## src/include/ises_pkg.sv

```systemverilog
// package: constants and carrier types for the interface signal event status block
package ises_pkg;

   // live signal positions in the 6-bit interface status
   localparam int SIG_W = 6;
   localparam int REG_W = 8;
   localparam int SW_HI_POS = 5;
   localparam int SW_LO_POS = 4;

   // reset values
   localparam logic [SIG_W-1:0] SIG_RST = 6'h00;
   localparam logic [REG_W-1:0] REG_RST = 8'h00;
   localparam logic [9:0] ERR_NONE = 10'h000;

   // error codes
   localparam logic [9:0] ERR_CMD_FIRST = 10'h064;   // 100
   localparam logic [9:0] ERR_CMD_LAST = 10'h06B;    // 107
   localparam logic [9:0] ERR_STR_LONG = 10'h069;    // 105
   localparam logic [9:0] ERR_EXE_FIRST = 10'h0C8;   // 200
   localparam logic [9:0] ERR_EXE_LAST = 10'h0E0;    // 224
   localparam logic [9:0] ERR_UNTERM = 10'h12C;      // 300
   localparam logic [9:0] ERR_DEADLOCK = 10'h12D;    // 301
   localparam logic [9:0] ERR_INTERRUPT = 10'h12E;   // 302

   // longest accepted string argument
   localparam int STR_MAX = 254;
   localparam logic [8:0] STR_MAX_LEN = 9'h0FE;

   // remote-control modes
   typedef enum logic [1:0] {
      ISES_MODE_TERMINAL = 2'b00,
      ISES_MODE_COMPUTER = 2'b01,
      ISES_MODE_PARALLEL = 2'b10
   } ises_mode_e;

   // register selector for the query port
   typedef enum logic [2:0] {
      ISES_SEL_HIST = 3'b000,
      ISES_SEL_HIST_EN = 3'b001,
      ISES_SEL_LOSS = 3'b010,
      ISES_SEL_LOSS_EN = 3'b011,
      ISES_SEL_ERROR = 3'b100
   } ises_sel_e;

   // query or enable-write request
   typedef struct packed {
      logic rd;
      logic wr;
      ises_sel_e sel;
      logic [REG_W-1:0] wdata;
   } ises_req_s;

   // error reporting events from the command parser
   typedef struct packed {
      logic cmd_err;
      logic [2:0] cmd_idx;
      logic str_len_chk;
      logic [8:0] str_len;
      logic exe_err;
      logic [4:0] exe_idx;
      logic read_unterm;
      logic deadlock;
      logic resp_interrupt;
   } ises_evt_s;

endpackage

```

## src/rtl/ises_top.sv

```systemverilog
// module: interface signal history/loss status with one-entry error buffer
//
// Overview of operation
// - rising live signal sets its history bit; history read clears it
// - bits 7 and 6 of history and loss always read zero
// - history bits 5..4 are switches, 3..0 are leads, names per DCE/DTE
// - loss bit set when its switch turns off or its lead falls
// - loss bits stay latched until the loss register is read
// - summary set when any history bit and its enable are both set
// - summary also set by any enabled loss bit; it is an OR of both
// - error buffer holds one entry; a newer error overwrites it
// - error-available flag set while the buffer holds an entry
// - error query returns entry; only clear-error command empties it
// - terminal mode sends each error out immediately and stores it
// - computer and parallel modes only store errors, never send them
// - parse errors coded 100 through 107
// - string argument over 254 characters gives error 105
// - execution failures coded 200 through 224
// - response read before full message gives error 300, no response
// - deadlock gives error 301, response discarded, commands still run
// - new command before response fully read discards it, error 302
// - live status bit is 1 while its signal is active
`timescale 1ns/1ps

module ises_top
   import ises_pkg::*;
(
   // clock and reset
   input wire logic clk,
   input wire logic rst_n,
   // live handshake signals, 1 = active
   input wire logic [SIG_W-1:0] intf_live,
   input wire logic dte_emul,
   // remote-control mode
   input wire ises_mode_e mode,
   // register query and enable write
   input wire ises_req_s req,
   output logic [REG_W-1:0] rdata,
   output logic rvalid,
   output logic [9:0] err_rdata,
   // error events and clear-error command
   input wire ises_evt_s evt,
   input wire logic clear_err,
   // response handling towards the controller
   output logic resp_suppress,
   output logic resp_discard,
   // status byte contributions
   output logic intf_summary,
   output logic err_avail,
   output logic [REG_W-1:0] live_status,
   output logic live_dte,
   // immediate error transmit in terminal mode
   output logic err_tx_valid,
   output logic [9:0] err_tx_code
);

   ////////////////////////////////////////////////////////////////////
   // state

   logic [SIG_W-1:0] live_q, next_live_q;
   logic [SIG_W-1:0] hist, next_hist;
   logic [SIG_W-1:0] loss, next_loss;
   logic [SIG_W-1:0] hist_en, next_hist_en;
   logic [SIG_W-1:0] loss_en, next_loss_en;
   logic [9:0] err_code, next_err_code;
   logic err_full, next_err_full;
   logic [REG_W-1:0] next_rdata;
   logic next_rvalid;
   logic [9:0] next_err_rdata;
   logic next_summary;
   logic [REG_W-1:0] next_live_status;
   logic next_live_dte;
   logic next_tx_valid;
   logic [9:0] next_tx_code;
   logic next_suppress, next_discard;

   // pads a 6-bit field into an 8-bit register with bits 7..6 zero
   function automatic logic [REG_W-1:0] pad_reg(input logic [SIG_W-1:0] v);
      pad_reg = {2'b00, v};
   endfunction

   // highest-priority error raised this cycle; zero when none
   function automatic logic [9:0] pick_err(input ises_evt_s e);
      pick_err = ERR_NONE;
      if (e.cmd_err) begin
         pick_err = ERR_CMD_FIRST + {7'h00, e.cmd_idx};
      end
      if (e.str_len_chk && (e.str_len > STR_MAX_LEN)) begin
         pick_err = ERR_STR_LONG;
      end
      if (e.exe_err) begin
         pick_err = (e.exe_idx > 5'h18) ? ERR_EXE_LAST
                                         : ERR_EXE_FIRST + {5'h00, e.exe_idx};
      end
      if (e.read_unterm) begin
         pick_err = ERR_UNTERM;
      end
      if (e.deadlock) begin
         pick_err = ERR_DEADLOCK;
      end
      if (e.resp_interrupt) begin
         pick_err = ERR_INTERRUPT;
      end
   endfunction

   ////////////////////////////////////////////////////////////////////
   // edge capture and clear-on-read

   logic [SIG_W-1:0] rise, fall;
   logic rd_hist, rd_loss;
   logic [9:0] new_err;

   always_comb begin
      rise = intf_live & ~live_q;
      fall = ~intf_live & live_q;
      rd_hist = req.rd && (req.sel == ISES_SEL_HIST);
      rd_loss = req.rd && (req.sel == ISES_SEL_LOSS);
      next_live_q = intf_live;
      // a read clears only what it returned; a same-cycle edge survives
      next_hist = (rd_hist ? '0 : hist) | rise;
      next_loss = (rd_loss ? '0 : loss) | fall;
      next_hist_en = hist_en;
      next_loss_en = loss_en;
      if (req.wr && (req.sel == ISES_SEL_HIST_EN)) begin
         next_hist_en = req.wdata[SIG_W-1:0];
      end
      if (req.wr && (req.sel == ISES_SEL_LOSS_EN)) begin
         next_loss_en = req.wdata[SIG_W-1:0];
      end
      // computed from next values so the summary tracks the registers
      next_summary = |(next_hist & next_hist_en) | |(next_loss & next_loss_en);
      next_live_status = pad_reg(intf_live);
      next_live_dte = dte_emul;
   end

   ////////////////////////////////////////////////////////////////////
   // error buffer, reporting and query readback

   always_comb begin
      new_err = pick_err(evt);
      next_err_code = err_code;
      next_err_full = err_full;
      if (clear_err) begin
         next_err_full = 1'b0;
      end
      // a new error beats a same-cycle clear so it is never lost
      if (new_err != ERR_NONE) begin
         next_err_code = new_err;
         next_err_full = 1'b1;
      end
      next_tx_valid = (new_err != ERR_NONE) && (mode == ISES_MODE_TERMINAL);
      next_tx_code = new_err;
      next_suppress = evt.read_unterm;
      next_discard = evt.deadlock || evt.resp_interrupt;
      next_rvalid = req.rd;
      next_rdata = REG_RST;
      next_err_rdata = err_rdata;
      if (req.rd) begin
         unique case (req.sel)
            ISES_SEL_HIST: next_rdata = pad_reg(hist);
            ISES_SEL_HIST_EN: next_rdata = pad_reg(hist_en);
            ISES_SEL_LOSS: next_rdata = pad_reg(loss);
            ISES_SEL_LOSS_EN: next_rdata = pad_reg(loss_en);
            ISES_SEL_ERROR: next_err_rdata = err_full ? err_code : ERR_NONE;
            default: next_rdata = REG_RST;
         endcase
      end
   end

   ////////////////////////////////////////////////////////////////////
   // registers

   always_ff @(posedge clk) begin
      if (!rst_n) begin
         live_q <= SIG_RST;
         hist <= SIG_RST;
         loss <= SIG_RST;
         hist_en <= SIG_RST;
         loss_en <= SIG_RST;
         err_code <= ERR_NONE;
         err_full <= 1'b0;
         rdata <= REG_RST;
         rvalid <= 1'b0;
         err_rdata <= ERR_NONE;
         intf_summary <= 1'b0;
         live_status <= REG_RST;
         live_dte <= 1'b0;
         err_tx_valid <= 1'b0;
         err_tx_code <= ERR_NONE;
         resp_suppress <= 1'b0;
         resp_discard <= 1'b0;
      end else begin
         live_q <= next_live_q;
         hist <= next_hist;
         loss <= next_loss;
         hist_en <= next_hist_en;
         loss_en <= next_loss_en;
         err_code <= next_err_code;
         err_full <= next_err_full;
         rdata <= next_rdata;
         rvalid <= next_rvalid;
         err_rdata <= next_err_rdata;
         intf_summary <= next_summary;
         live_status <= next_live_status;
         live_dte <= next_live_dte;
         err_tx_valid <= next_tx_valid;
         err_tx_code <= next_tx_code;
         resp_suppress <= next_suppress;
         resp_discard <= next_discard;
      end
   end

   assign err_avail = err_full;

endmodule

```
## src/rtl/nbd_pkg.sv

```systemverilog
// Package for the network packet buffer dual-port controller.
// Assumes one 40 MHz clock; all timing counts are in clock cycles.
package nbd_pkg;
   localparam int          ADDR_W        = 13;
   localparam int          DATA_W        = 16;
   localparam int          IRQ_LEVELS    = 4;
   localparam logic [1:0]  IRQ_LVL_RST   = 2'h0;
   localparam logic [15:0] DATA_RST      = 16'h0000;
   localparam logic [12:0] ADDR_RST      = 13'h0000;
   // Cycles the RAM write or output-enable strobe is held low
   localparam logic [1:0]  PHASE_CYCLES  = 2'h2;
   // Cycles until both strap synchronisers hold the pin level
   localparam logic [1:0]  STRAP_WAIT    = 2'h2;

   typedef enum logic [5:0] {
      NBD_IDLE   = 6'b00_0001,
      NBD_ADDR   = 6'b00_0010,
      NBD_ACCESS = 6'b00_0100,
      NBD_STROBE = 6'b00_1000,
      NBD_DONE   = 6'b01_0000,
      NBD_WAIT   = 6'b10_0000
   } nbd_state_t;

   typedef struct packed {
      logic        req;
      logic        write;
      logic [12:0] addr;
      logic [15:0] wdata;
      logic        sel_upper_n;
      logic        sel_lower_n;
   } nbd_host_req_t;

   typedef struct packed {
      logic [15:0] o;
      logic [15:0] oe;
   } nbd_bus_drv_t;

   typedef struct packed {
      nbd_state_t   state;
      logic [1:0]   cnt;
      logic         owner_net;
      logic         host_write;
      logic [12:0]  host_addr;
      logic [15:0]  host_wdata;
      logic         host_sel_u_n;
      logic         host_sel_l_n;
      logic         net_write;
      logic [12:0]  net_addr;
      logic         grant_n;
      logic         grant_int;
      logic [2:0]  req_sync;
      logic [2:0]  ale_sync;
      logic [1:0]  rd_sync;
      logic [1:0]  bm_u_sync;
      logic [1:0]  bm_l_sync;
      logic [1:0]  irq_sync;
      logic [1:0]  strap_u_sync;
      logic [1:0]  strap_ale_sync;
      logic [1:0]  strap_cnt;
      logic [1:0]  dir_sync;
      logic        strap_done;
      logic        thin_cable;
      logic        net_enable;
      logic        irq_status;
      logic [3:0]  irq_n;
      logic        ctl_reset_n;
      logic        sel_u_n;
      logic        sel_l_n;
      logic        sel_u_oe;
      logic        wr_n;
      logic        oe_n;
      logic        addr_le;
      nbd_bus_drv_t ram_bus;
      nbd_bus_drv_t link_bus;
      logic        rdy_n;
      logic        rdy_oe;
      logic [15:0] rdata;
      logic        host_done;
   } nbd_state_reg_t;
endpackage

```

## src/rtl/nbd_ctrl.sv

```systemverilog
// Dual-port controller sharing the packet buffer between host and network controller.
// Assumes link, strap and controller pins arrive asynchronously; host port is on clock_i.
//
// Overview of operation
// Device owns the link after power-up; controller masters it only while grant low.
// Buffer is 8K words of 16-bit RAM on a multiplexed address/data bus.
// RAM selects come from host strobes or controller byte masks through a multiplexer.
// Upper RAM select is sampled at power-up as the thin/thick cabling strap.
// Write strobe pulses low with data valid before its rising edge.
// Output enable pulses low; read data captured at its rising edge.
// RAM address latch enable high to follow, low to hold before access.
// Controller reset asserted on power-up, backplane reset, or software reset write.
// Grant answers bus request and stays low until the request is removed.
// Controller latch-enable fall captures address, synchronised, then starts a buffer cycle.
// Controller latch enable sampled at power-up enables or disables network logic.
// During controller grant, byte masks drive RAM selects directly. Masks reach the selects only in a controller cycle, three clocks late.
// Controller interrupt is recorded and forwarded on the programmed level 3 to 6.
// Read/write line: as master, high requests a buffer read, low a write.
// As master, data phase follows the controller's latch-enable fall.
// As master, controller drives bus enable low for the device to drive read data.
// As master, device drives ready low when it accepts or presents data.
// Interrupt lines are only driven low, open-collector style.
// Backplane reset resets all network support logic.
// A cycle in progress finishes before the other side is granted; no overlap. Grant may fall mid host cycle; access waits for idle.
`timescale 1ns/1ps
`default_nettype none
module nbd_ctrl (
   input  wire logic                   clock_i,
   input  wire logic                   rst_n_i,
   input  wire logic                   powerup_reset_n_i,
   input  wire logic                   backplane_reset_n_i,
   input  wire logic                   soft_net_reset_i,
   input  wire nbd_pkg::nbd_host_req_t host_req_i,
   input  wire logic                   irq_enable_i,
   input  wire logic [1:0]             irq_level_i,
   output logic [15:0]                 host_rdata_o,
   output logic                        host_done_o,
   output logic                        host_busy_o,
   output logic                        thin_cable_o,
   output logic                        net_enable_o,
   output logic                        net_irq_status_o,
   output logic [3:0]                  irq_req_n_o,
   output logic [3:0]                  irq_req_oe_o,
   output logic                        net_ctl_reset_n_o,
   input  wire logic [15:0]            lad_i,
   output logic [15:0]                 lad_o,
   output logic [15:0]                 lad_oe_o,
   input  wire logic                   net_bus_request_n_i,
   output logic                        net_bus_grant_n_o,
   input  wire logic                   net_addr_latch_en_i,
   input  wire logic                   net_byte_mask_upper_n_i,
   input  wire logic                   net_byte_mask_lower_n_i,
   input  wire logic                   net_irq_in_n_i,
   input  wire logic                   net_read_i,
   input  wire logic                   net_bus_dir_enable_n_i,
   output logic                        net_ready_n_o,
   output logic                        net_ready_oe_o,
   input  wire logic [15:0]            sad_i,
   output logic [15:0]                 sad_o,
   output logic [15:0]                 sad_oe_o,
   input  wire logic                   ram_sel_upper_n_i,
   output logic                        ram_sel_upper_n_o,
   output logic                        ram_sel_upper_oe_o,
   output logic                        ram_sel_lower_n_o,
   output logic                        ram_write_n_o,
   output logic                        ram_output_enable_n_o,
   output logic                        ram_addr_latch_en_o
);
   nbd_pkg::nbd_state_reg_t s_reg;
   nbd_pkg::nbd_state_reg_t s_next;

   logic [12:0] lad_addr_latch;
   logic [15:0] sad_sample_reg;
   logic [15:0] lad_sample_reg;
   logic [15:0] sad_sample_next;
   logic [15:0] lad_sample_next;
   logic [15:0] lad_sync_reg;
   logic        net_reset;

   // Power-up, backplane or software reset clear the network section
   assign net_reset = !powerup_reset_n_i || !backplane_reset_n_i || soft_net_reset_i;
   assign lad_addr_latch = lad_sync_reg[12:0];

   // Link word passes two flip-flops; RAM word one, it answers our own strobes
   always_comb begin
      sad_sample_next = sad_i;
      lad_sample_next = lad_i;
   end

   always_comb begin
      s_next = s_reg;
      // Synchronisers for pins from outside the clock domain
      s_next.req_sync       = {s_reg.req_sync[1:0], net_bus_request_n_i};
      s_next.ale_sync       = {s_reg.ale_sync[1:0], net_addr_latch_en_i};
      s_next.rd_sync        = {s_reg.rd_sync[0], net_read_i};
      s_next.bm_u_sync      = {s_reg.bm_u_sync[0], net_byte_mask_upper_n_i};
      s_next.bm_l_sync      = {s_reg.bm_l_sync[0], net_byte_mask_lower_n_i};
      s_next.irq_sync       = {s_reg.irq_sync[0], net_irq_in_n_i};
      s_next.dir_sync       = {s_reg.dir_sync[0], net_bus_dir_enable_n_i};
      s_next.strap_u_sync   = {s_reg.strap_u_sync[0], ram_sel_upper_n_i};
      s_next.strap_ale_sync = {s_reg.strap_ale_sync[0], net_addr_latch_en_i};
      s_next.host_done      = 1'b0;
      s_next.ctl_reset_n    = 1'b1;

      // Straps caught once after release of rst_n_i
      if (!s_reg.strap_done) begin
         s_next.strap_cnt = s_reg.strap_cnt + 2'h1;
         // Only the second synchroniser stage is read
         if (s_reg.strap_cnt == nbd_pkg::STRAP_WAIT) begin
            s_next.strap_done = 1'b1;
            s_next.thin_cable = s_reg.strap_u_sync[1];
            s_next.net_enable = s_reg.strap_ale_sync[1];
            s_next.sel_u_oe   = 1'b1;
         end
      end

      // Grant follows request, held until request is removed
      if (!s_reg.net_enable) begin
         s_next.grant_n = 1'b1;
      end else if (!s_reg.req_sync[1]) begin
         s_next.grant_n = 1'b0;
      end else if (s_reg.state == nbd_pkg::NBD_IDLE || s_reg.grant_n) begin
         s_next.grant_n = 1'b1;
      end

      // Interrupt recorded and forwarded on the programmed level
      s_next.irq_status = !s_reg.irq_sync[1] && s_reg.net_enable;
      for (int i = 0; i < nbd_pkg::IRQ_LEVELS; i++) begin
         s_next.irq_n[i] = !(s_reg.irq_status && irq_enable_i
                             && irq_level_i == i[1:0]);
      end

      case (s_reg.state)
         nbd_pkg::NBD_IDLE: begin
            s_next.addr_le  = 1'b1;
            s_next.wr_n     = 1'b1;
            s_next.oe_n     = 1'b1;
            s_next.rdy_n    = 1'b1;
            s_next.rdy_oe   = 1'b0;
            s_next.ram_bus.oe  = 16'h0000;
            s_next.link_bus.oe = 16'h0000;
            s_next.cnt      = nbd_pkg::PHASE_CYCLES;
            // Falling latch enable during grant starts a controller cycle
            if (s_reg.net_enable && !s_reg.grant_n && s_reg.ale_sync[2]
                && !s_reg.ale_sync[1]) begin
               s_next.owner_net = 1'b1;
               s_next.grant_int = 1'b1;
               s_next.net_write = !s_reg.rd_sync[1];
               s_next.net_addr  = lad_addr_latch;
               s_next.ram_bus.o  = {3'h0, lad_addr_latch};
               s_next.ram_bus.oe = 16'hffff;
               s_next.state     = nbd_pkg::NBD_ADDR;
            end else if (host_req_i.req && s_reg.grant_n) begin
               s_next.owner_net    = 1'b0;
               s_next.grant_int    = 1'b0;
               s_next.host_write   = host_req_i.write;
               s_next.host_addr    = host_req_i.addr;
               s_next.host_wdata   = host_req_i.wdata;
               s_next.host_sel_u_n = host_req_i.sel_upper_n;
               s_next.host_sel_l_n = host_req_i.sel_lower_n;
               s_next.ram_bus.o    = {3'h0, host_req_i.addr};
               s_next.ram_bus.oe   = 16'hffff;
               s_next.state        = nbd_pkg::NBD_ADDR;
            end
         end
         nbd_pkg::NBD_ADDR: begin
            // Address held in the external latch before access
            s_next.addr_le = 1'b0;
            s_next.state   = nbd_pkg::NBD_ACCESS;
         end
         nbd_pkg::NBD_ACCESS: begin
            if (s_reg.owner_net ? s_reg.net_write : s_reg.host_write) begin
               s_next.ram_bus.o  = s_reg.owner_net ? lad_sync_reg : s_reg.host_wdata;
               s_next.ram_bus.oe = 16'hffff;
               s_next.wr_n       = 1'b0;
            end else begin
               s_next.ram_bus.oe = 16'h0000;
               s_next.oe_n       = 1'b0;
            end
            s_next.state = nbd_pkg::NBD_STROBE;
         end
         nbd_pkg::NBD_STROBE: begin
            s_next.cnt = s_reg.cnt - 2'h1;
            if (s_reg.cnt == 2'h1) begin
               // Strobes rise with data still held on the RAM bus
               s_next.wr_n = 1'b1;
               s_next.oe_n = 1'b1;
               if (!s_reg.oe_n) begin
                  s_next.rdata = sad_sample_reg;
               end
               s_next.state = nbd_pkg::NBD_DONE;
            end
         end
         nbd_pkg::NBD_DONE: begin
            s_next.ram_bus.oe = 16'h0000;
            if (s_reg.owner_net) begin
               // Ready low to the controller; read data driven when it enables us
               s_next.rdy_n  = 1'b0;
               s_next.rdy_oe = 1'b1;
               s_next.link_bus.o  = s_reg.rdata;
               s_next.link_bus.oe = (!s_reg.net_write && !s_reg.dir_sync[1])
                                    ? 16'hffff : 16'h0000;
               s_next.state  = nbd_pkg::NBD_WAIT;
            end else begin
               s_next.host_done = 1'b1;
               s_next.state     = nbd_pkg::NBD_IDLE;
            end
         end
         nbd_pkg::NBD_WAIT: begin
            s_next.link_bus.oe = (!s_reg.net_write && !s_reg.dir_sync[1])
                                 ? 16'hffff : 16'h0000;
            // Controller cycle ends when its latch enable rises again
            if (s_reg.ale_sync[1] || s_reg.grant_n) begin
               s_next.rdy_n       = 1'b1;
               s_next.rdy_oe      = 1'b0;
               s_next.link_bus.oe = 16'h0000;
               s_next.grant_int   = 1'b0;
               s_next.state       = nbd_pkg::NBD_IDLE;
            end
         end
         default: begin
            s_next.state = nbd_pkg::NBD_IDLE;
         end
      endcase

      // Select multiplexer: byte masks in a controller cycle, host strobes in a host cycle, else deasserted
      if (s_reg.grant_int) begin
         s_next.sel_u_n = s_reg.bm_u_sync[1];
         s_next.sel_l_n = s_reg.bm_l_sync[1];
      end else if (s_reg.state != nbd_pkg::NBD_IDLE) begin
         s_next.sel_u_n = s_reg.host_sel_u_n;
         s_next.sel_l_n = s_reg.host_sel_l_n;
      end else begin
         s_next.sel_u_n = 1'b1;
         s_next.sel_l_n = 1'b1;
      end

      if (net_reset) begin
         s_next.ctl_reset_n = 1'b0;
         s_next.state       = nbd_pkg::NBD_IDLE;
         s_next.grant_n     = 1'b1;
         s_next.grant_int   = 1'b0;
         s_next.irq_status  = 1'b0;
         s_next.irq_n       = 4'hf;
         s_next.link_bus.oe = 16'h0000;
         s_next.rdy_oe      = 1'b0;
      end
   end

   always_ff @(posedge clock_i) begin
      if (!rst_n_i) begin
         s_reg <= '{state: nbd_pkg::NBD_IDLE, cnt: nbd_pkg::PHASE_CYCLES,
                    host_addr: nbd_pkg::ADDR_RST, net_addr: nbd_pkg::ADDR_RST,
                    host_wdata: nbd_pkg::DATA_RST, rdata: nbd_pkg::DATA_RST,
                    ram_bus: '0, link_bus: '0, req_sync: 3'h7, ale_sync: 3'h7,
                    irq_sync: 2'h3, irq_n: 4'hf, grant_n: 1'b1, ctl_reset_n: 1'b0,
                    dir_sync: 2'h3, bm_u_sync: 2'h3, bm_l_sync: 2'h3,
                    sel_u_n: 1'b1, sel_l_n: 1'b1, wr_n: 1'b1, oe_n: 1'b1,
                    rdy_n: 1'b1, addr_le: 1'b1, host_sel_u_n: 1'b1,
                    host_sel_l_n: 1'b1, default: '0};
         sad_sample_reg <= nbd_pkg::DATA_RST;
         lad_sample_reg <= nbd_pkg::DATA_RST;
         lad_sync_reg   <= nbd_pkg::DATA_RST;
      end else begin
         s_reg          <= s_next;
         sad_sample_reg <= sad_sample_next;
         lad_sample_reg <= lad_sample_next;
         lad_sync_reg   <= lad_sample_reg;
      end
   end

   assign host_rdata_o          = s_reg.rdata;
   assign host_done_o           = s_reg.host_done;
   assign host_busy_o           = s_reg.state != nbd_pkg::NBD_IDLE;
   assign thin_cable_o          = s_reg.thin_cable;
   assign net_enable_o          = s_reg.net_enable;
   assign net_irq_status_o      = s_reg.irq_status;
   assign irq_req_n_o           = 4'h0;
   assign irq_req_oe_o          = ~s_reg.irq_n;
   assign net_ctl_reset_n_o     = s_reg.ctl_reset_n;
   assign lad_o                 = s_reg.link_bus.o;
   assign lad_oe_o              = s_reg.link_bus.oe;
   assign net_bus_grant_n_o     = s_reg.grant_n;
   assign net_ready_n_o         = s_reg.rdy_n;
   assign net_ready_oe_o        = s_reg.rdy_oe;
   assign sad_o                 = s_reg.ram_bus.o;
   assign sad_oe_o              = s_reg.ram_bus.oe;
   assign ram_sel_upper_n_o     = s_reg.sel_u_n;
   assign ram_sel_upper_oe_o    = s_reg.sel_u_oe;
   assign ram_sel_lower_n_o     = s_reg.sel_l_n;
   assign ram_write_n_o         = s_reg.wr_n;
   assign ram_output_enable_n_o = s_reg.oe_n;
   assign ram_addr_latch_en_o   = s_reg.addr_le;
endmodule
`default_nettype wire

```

• **Work to be completed**: Reproduce every line from the preceding data in which the word "clears" can be found.

• **Response to the exercise**:
// - rising live signal sets its history bit; history read clears it
      // a read clears only what it returned; a same-cycle edge survives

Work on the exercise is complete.